• _Try it_
Your answer should consist of each line below that contains the string "loads".

• _Input data_
════

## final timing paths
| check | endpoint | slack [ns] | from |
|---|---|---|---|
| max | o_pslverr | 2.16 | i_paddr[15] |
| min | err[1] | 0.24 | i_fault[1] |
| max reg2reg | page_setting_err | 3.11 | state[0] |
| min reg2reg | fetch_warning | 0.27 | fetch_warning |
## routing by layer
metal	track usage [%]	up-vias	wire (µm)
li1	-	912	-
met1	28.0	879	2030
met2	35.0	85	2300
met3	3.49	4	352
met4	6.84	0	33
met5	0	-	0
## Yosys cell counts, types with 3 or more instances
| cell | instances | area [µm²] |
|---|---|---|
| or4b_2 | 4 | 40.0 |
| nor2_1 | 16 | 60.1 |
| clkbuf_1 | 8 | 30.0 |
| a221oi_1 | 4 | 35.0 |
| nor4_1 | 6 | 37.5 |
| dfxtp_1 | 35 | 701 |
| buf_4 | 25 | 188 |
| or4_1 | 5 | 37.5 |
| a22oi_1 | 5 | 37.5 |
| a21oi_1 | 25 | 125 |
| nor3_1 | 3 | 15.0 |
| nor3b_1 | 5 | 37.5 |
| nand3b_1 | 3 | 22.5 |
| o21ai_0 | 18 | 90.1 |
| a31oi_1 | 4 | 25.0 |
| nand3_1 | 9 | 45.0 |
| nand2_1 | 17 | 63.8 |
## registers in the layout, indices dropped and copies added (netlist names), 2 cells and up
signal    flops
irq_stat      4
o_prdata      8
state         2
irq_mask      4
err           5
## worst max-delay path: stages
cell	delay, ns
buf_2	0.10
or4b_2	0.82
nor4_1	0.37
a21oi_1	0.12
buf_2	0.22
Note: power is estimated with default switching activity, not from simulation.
## src/logic/scps_pkg.sv

```systemverilog
// Purpose: Constants and types for the serial configuration port sequencer
// Assumes: 40 MHz ref_clk, 8-bit registers in a 128-entry space
// Notes:   Control bits live inside the register space
package scps_pkg;
    localparam int CLK_PERIOD_NS = 25;
    localparam int INIT_TIME_NS  = 400;   // Divider restart hold time
    localparam int PULSE_HALF_NS = 400;   // Half period of a reference pulse
    localparam int INIT_CYCLES   = (INIT_TIME_NS + CLK_PERIOD_NS - 1)
                                   / CLK_PERIOD_NS;
    localparam int PULSE_HALF_CY = (PULSE_HALF_NS + CLK_PERIOD_NS - 1)
                                   / CLK_PERIOD_NS;

    localparam logic [6:0] ADDR_PULSE_COUNT = 7'h1A;
    localparam logic [6:0] ADDR_PULSE_CTRL  = 7'h1C;
    localparam logic [6:0] ADDR_PULSE_START = 7'h70;
    localparam logic [6:0] ADDR_GEN_CTRL    = 7'h71;
    localparam logic [6:0] ADDR_CLK_OE      = 7'h74;
    localparam logic [6:0] ADDR_REF_OE      = 7'h76;

    localparam int BIT_RD_POL   = 0;  // General control fields
    localparam int BIT_DIV_INIT = 1;
    localparam int BIT_REQUEST_A   = 2;
    localparam int BIT_BAND_CAL = 3;
    localparam int BIT_VHOLD    = 4;
    localparam int BIT_TRIG_SRC = 0;  // Pulse control fields
    localparam int BIT_OUT_MODE = 1;
    localparam int BIT_START    = 0;  // Pulse start field

    localparam logic [7:0] GEN_CTRL_RST = 8'h10;  // Voltage hold set
    localparam logic [7:0] REG_RST      = 8'h00;

    typedef enum logic [2:0] {
        SCPS_PE_IDLE  = 3'b001,
        SCPS_PE_ARMED = 3'b010,
        SCPS_PE_RUN   = 3'b100
    } scps_pe_e;

    typedef struct packed {
        logic       read_edge_polarity;
        logic       vco_voltage_hold;
        logic       pulse_trigger_source;
        logic       pulse_output_mode;
        logic [7:0] pulse_count;
    } scps_cfg_s;

    // Power-on value of one register
    function automatic logic [7:0] scps_reg_default(input int idx);
        scps_reg_default = (idx == int'(ADDR_GEN_CTRL)) ? GEN_CTRL_RST
                                                         : REG_RST;
    endfunction : scps_reg_default
endpackage : scps_pkg

```

## src/logic/scps_top.sv

```systemverilog
// Purpose: 3-wire serial register port with startup sequencing controls
// Assumes: Serial pins are asynchronous to ref_clk; sclk well below 20 MHz
// Notes:   Hold each sclk level for at least three ref_clk periods
// Operation
// - Power-on reset loads every register default
// - Clock and pulse outputs start disabled
// - Voltage hold bit pins tuning to mid-supply
// - Divider initialize restarts dividers, then self-clears
// - Clock and reference pulse outputs driven low while initializing
// - Request_a and calibrate bits trigger and self-clear
// - Mode bit selects counted or continuous pulses
// - Internal trigger: start bit launches pulses
// - External trigger: rising edge launches armed pulses
// - Chip select high tristates data, port ignored
// - Sample data on rising serial clock
// - Read data changes on edge per polarity
// - Command byte: direction then address, LSB first
// - Read loads addressed register and drives line
// - Burst reads return incrementing addresses
// - Write commits each completed byte, auto-increments
// - External trigger uses same pulse settings
`timescale 1ns/1ps
module scps_top (
    input  wire logic       ref_clk,
    input  wire logic       rst_b,
    input  wire logic       sclk,
    input  wire logic       chip_select_n,
    input  wire logic       serial_data_io_i,
    output logic            serial_data_io_o,
    output logic            serial_data_io_oe,
    input  wire logic       external_trigger_in,
    output logic [7:0]      clock_output,
    output logic [7:0]      reference_pulse_output,
    output logic            vco_voltage_hold,
    output logic            divider_restart,
    output logic            request_a,
    output logic            band_calibrate
);
    import scps_pkg::*;

    localparam int A_INIT_MAX = INIT_CYCLES + 2;

    logic [7:0]  mem [128];
    scps_cfg_s   cfg;
    logic [2:0]  sclk_s, cs_s, sdi_s, ext_s;
    logic [2:0]  cnt_q;
    logic        cmd_q, dir_q, oe_q, sdo_q;
    logic [6:0]  addr_q;
    logic [7:0]  rx_q, tx_q;
    logic        wr_q;
    logic [6:0]  wr_addr_q;
    logic [7:0]  wr_data_q;
    logic [7:0]  init_cnt_q;
    logic        busy_q, restart_q, request_a_q, cal_q, hold_q, clk_tog_q;
    scps_pe_e    pe_q;
    logic [7:0]  rem_q, pdiv_q;
    logic        pulse_q;
    logic [7:0]  clk_out_q, ref_out_q;

    // Synchronised pins and edges; stage 0 feeds only stage 1
    wire cs_hi    = cs_s[1];
    wire rise     = sclk_s[1] & ~sclk_s[2] & ~cs_hi;
    wire fall     = ~sclk_s[1] & sclk_s[2] & ~cs_hi;
    wire ext_rise = ext_s[1] & ~ext_s[2];
    wire sdi      = sdi_s[1];

    // Configuration view of the register space
    assign cfg.read_edge_polarity   = mem[ADDR_GEN_CTRL][BIT_RD_POL];
    assign cfg.vco_voltage_hold     = mem[ADDR_GEN_CTRL][BIT_VHOLD];
    assign cfg.pulse_trigger_source = mem[ADDR_PULSE_CTRL][BIT_TRIG_SRC];
    assign cfg.pulse_output_mode    = mem[ADDR_PULSE_CTRL][BIT_OUT_MODE];
    assign cfg.pulse_count          = mem[ADDR_PULSE_COUNT];

    // Receive byte assembly, LSB first
    wire [7:0] rx_d      = {sdi, rx_q[7:1]};
    wire       byte_done = rise & (cnt_q == 3'd7);
    wire [2:0] cnt_d     = cnt_q + 3'd1;
    wire       cmd_rd    = cmd_q & rx_d[0];
    wire       load_rd   = byte_done & (cmd_rd | (~cmd_q & dir_q));
    wire [6:0] rd_addr   = cmd_q ? rx_d[7:1] : addr_q;
    wire [7:0] tx_d      = load_rd ? mem[rd_addr] : tx_q;

    // Control decode
    wire gen_init   = mem[ADDR_GEN_CTRL][BIT_DIV_INIT];
    wire gen_request_a = mem[ADDR_GEN_CTRL][BIT_REQUEST_A];
    wire gen_cal    = mem[ADDR_GEN_CTRL][BIT_BAND_CAL];
    wire start_bit  = mem[ADDR_PULSE_START][BIT_START];
    wire init_go    = gen_init & ~busy_q;
    wire init_end   = busy_q & (init_cnt_q == 8'd1);
    wire launch     = (pe_q == SCPS_PE_ARMED)
                      & (~cfg.pulse_trigger_source | ext_rise);
    wire ptick      = (pdiv_q == 8'd0);

    // Input synchronisers
    always_ff @(posedge ref_clk or negedge rst_b) begin
        if (!rst_b) begin
            sclk_s <= 3'h7;  // Clock idles high, no false edge
            cs_s   <= 3'h7;
            sdi_s  <= 3'h0;
            ext_s  <= 3'h0;
        end else begin
            sclk_s <= {sclk_s[1:0], sclk};
            cs_s   <= {cs_s[1:0], chip_select_n};
            sdi_s  <= {sdi_s[1:0], serial_data_io_i};
            ext_s  <= {ext_s[1:0], external_trigger_in};
        end
    end

    // Serial shift engine
    always_ff @(posedge ref_clk or negedge rst_b) begin
        if (!rst_b) begin
            cnt_q <= 3'h0;
            cmd_q <= 1'b1;
            dir_q <= 1'b0;
            oe_q  <= 1'b0;
            sdo_q <= 1'b0;
            addr_q <= 7'h00;
            rx_q  <= 8'h00;
            tx_q  <= 8'h00;
            wr_q  <= 1'b0;
            wr_addr_q <= 7'h00;
            wr_data_q <= 8'h00;
        end else begin
            wr_q <= 1'b0;
            if (cs_hi) begin
                cnt_q <= 3'h0;
                cmd_q <= 1'b1;
                dir_q <= 1'b0;
                oe_q  <= 1'b0;
            end else if (rise) begin
                cnt_q <= cnt_d;
                rx_q  <= rx_d;
                tx_q  <= tx_d;
                if (cfg.read_edge_polarity)
                    sdo_q <= tx_d[cnt_d];
                if (byte_done && cmd_q) begin
                    cmd_q  <= 1'b0;
                    dir_q  <= rx_d[0];
                    addr_q <= rx_d[7:1] + {6'h00, rx_d[0]};
                    oe_q   <= rx_d[0];
                end else if (byte_done) begin
                    addr_q <= addr_q + 7'h01;
                    wr_q   <= ~dir_q;
                    wr_addr_q <= addr_q;
                    wr_data_q <= rx_d;
                end
            end else if (fall && !cfg.read_edge_polarity) begin
                sdo_q <= tx_q[cnt_q];
            end
        end
    end

    // Register space; a host write wins over a self-clear
    always_ff @(posedge ref_clk or negedge rst_b) begin
        if (!rst_b) begin
            for (int i = 0; i < 128; i++)
                mem[i] <= scps_reg_default(i);
        end else begin
            if (init_end)
                mem[ADDR_GEN_CTRL][BIT_DIV_INIT] <= 1'b0;
            if (gen_request_a)
                mem[ADDR_GEN_CTRL][BIT_REQUEST_A] <= 1'b0;
            if (gen_cal)
                mem[ADDR_GEN_CTRL][BIT_BAND_CAL] <= 1'b0;
            if (launch)
                mem[ADDR_PULSE_START][BIT_START] <= 1'b0;
            if (wr_q)
                mem[wr_addr_q] <= wr_data_q;
        end
    end

    // Divider restart, request_a and calibration launch
    always_ff @(posedge ref_clk or negedge rst_b) begin
        if (!rst_b) begin
            init_cnt_q <= 8'h00;
            busy_q     <= 1'b0;
            restart_q  <= 1'b0;
            request_a_q   <= 1'b0;
            cal_q      <= 1'b0;
            hold_q     <= 1'b1;
        end else begin
            restart_q <= init_go;
            request_a_q  <= gen_request_a;
            cal_q     <= gen_cal;
            hold_q    <= cfg.vco_voltage_hold;
            if (init_go) begin
                busy_q     <= 1'b1;
                init_cnt_q <= 8'(INIT_CYCLES);
            end else if (busy_q) begin
                init_cnt_q <= init_cnt_q - 8'd1;
                busy_q     <= ~init_end;
            end
        end
    end

    // Reference pulse engine, internal or external trigger
    always_ff @(posedge ref_clk or negedge rst_b) begin
        if (!rst_b) begin
            pe_q    <= SCPS_PE_IDLE;
            rem_q   <= 8'h00;
            pdiv_q  <= 8'h00;
            pulse_q <= 1'b0;
        end else if (busy_q) begin
            pe_q    <= SCPS_PE_IDLE;
            pulse_q <= 1'b0;
            pdiv_q  <= 8'h00;
        end else begin
            pdiv_q <= ptick ? 8'(PULSE_HALF_CY - 1) : pdiv_q - 8'd1;
            case (pe_q)
                SCPS_PE_IDLE: begin
                    if (start_bit)
                        pe_q <= SCPS_PE_ARMED;
                end
                SCPS_PE_ARMED: begin
                    if (launch) begin
                        pe_q  <= SCPS_PE_RUN;
                        rem_q <= cfg.pulse_count;
                    end
                end
                SCPS_PE_RUN: begin
                    if (!pulse_q && !cfg.pulse_output_mode
                        && rem_q == 8'd0)
                        pe_q <= SCPS_PE_IDLE;
                    else if (ptick && pulse_q) begin
                        pulse_q <= 1'b0;
                        if (!cfg.pulse_output_mode)
                            rem_q <= rem_q - 8'd1;
                    end else if (ptick)
                        pulse_q <= 1'b1;
                end
                default: pe_q <= SCPS_PE_IDLE;
            endcase
        end
    end

    // Output stages, low during restart and until enabled
    always_ff @(posedge ref_clk or negedge rst_b) begin
        if (!rst_b) begin
            clk_tog_q <= 1'b0;
            clk_out_q <= 8'h00;
            ref_out_q <= 8'h00;
        end else begin
            clk_tog_q <= ~clk_tog_q & ~busy_q;
            clk_out_q <= busy_q ? 8'h00
                                : {8{clk_tog_q}} & mem[ADDR_CLK_OE];
            ref_out_q <= busy_q ? 8'h00
                                : {8{pulse_q}} & mem[ADDR_REF_OE];
        end
    end

    assign serial_data_io_o       = sdo_q;
    assign serial_data_io_oe      = oe_q;
    assign clock_output           = clk_out_q;
    assign reference_pulse_output = ref_out_q;
    assign vco_voltage_hold       = hold_q;
    assign divider_restart        = restart_q;
    assign request_a              = request_a_q;
    assign band_calibrate         = cal_q;

    a_cs_tristate: assert property (
        @(posedge ref_clk) disable iff (!rst_b)
        cs_hi |=> !serial_data_io_oe)
        else $error("data line driven while deselected");

    a_init_outlow: assert property (
        @(posedge ref_clk) disable iff (!rst_b)
        busy_q |=> clock_output == 8'h00 && reference_pulse_output == 8'h00)
        else $error("outputs active during divider restart");

    a_init_selfclr: assert property (
        @(posedge ref_clk) disable iff (!rst_b)
        init_go |=> busy_q ##[1:A_INIT_MAX] !busy_q)
        else $error("divider restart did not finish");

    a_request_a_clear: assert property (
        @(posedge ref_clk) disable iff (!rst_b)
        gen_request_a && !wr_q |=> !gen_request_a && request_a ##1 !request_a)
        else $error("request_a bit did not self-clear");

    a_hold_follows: assert property (
        @(posedge ref_clk) disable iff (!rst_b)
        !wr_q ##1 !wr_q |-> vco_voltage_hold == cfg.vco_voltage_hold)
        else $error("voltage hold output does not follow bit");

    a_write_commit: assert property (
        @(posedge ref_clk) disable iff (!rst_b)
        wr_q && wr_addr_q == ADDR_CLK_OE
        |=> mem[ADDR_CLK_OE] == $past(wr_data_q))
        else $error("write byte not committed");

    a_read_turn: assert property (
        @(posedge ref_clk) disable iff (!rst_b)
        byte_done && cmd_rd |=> serial_data_io_oe && tx_q == $past(tx_d))
        else $error("read did not turn the line");

    a_int_launch: assert property (
        @(posedge ref_clk) disable iff (!rst_b)
        pe_q == SCPS_PE_ARMED && !cfg.pulse_trigger_source && !busy_q
        && !wr_q |=> pe_q == SCPS_PE_RUN && !start_bit)
        else $error("internal trigger did not launch");

    a_ext_wait: assert property (
        @(posedge ref_clk) disable iff (!rst_b)
        pe_q == SCPS_PE_ARMED && cfg.pulse_trigger_source && !ext_rise
        && !busy_q |=> pe_q == SCPS_PE_ARMED)
        else $error("external trigger launched without edge");
endmodule : scps_top

```

## config.mk

```make
export PLATFORM = sky130hd
export DESIGN_NAME = scps_top
export DESIGN_NICKNAME = d
export VERILOG_FILES = /design/src/logic/scps_pkg.sv /design/src/logic/scps_top.sv
export SDC_FILE = /design/constraint.sdc
export NUM_CORES = 2
export LEC_CHECK = 0
export BUFFER_PORTS_ARGS = -buffer_cell sky130_fd_sc_hd__buf_4
export CORE_MARGIN = 2
export CORE_UTILIZATION = 55
export CTS_CLUSTER_SIZE = 20
export DETAILED_ROUTE_END_ITERATION = 8
export PLACE_DENSITY = 0.71
export SYNTH_ARGS = -nofsm -noshare
export SYNTH_HDL_FRONTEND = slang
export SYNTH_SLANG_ARGS = --single-unit
```

## constraint.sdc

```tcl
create_clock -name ref_clk -period 8.1 [get_ports ref_clk]
set_input_delay 0.81 -clock ref_clk [delete_from_list [all_inputs] [get_ports ref_clk]]
set_output_delay 0.81 -clock ref_clk [all_outputs]
set_load 0.02 [all_outputs]
```

==> impl_metrics.yaml <==
pwr:
  switching_power_mw: 5.11
  p_sw_frac: 0.341
  p_comb_frac: 0.254
  p_leak_nw: 27.6
  clkPwrFrac: 0.366
  powerDensity_nw_per_um2: 256
  seq_power_share: 0.380
  vdd_drop_max_mv: 0.303
  power.internal_mw: 9.89
global_routing:
  antenna_found_initial: 3
  groute.usage.overall: 0.313
  grt_pass1_vias: 37200
  grt_max_degree: 172
  grt_pass1_wl_microns: 237000
  grt_overflow: 0
worst_setup_path:
  reg2reg_from: "cmd_q"
  arrival_ns: 6.29
  startpoint_type: "flip-flop"
  cp.required_ns: 8.75
  reg2reg_slack_ns: 2.46
  crit_path_end_kind: "flip-flop"
  criticalPathCategory: "flip-flop to flip-flop"
  cp-startpoint: "cmd_q"
  crit_fanout: 107
synthesis:
  synthDistinctLibCells: 75
  synth_cells: 4587
  yosysWarnings: 0
  yosys_most_used_dff: "dfrtp_1"
  synth_nets: 4603
  synthArstFlopShare: 1.00
  synth_area_sq_um: 53600
  synth_edf_count: 0
  synth.avg_cell_area_sq_um: 11.7
  yosysSeqAreaShare: 0.527
  ys_seq_elements: 1128
route:
  drt_iter0_markers: 3755
  vias: 37800
  firstDrtPassIters: 6
  vias_per_cell: 6.48
  ant_nets: 0
  drc: 0
  wirelength_microns: 156000
  avgRoutedWirePerCell_microns: 26.6
clocking:
  clk_pin_slew_ns: 0.07
  clk_latency_ns: 0.72
  cts.sinks: 1128
  h-tree-depth: 3
  clock_path_buffers: 3
  holdBufCountCts: 0
  cts_setup_buffers: 0
  cts_tree: "done"
  cts-root-buf: "clkbuf_16"
  cts_resized: 0
  cts_buffers: 114
sta:
  rsz0062_at_grt: "no"
  relSlewSlack: 0.0502
  post-route-period-util: 0.696
  tightest_slew_ns: 1.42
  fin_crit_ns: 5.64
  skew_ns: 0.0349
  finalMaxSlewViolations: 0
  max_freq_mhz: 177
  fin_hold_ws_ns: 0.173
  final_hold_viol_count: 0
  setup_tns_ns: 0
  setup_viol: 0
die:
  dieWidth_microns: 316
  dieHeight_microns: 316
  rows: 114
  ios: 28
  die_area_sq_um: 99900
  start_util: 0.555
  coreArea_sq_um: 96600
placement:
  port_buffers: 27
  gp_congestion: 0.955
  hpwlAfterDp_microns: 96000
worst_hold_path:
  hold_class: "input port to asynchronous set/reset pin"
run_status:
  status: "finished clean"
cells_and_area:
  drive_gt1_frac: 0.312
  final_common_cell: "dfrtp_1"
  n_fill_cell: 7617
  fin_nets: 4489
  final_cell_mix: "1109 x dfrtp_1, 1045 x mux2_2, 642 x nand2_1, 184 x nand3_1, 176 x nor2_1"
  area_growth_pct: 9.52
run:
  max_cap_viol_count: 0
-- worst max-delay path, cell delays in order (launching register included) --
cell and delay [ns]:
dfstp_4 1.01, mux2_8 0.80, nand2_4 0.71, buf_4 0.50, o22ai_1 0.28, o22ai_1 0.12
a2111oi_0 0.90, nor4_1 0.26, or3_1 0.43, a211oi_1 0.22, a221o_1 0.16
-- cells in the mapped netlist (9+ instances only) --
cell / n / area share
o22ai_1: 63 / 0.0074
clkbuf_1: 214 / 0.015
nor3_1: 58 / 0.0054
mux2_2: 1047 / 0.22
a21oi_1: 171 / 0.016
nor2b_1: 12 / 0.0014
a2111oi_0: 16 / 0.0026
buf_2: 73 / 0.0068
a211oi_1: 60 / 0.0084
buf_6: 19 / 0.0040
o221ai_1: 38 / 0.0062
inv_1: 23 / 0.0016
o21ai_0: 106 / 0.0099
a211o_1: 15 / 0.0025
nand3_1: 184 / 0.017
and2_1: 21 / 0.0025
and3_1: 16 / 0.0019
a22oi_1: 38 / 0.0053
nand4_1: 9 / 0.0011
or3_1: 10 / 0.0012
nand2b_1: 10 / 0.0012
nor2_1: 177 / 0.012
nand2_1: 642 / 0.045
a31oi_1: 28 / 0.0033
a21o_1: 14 / 0.0020
o31ai_1: 13 / 0.0018
buf_1: 29 / 0.0020
a221oi_1: 14 / 0.0023
dfstp_2: 9 / 0.0044
buf_4: 9 / 0.0013
mux2i_1: 154 / 0.029
nor4_1: 9 / 0.0011
a32oi_1: 11 / 0.0018
nand3b_1: 10 / 0.0014
dfrtp_1: 1119 / 0.52
mux4_2: 31 / 0.013
ha_1: 10 / 0.0023
-- kinds of logic (layout without fill, tap and decap cells) --
logic type | count (synthesis) | count (layout) | share of synthesized area
compound gates | 653 | 653 | 0.0799
xor+xnor | 13 | 13 | 0.00213
fa+ha+maj | 10 | 10 | 0.00234
buf+inv | 369 | 345 | 0.0314
flops | 1128 | 1128 | 0.527
mux | 1234 | 1234 | 0.263
other cells | 0 | 1 | 0
simple gates | 1180 | 1180 | 0.0945
-- power groups by stage --
stage / clock [mW] / combinational (mW) / sequential (mW)
after floorplan: 0 / 2.33 / 5.77
after global placement: 0 / 3.66 / 5.80
after detailed placement: 0 / 3.69 / 5.80
after CTS: 5.54 / 3.70 / 5.70
after global routing: 5.79 / 3.97 / 5.70
final: 5.49 / 3.81 / 5.70
-- flip-flops by register name, indices dropped and copies added (netlist names), 2 cells and up --
signal	count
wr_addr_q	7
clock_output	8
sclk_s	3
sdi_s	2
cnt_q	3
rem_q	8
tx_q	8
ext_s	3
cfg	12
wr_data_q	8
rx_q	7
addr_q	7
mem	1009
pe_q	3
init_cnt_q	8
reference_pulse_output	8
pdiv_q	8
cs_s	2
-- worst paths after layout --
check,cells after the start,end
max,10,serial_data_io_o
min,1,busy_q
max reg2reg,10,serial_data_io_o
min reg2reg,0,sdi_s[1]
max in group asynchronous,2,wr_data_q[7]
min in group ref_clk,1,sdi_s[0]
-- layout make-up --
| cell class | count | area (sq um) | area share |
|---|---|---|---|
| tap | 1276 | 1600 | 0.0272 |
| antenna | 1 | 2.50 | 0.0000427 |
| clock buffer | 169 | 3420 | 0.0583 |
| timing repair buffer | 116 | 998 | 0.0170 |
| clock inverter | 37 | 488 | 0.00832 |
| inverter | 23 | 86.3 | 0.00147 |
| multi-input combinational | 3090 | 23800 | 0.406 |
| sequential | 1128 | 28300 | 0.482 |
-- layer usage --
metal  share of wire  routed length, microns  GRT usage  vias up
li1                -                       -          -    16300
met1            0.42                   64700      0.435    19500
met2            0.45                   69700      0.472     1621
met3           0.091                   14200     0.0776      403
met4           0.045                    6990      0.132        2
met5        0.000084                      13          0        -
-- per-stage QoR --
step           std cells  worst slack (ns)  total power [mW]  area (sq um)  utilization
5_1_grt             5839              2.41              15.5         58700        0.608
3_5_place_dp        5632              2.48              9.48         54700        0.567
4_1_cts             5838              2.50              14.9         58700        0.607
3_3_place_gp        5631              2.32              9.46         54700        0.567
2_1_floorplan       4587              5.04              8.10         53600            -
6_report            5840              2.46              15.0         58700        0.608
Note: power is estimated with default switching activity, not from simulation.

════

• _Exercise output_
// - Power-on reset loads every register default
// - Read loads addressed register and drives line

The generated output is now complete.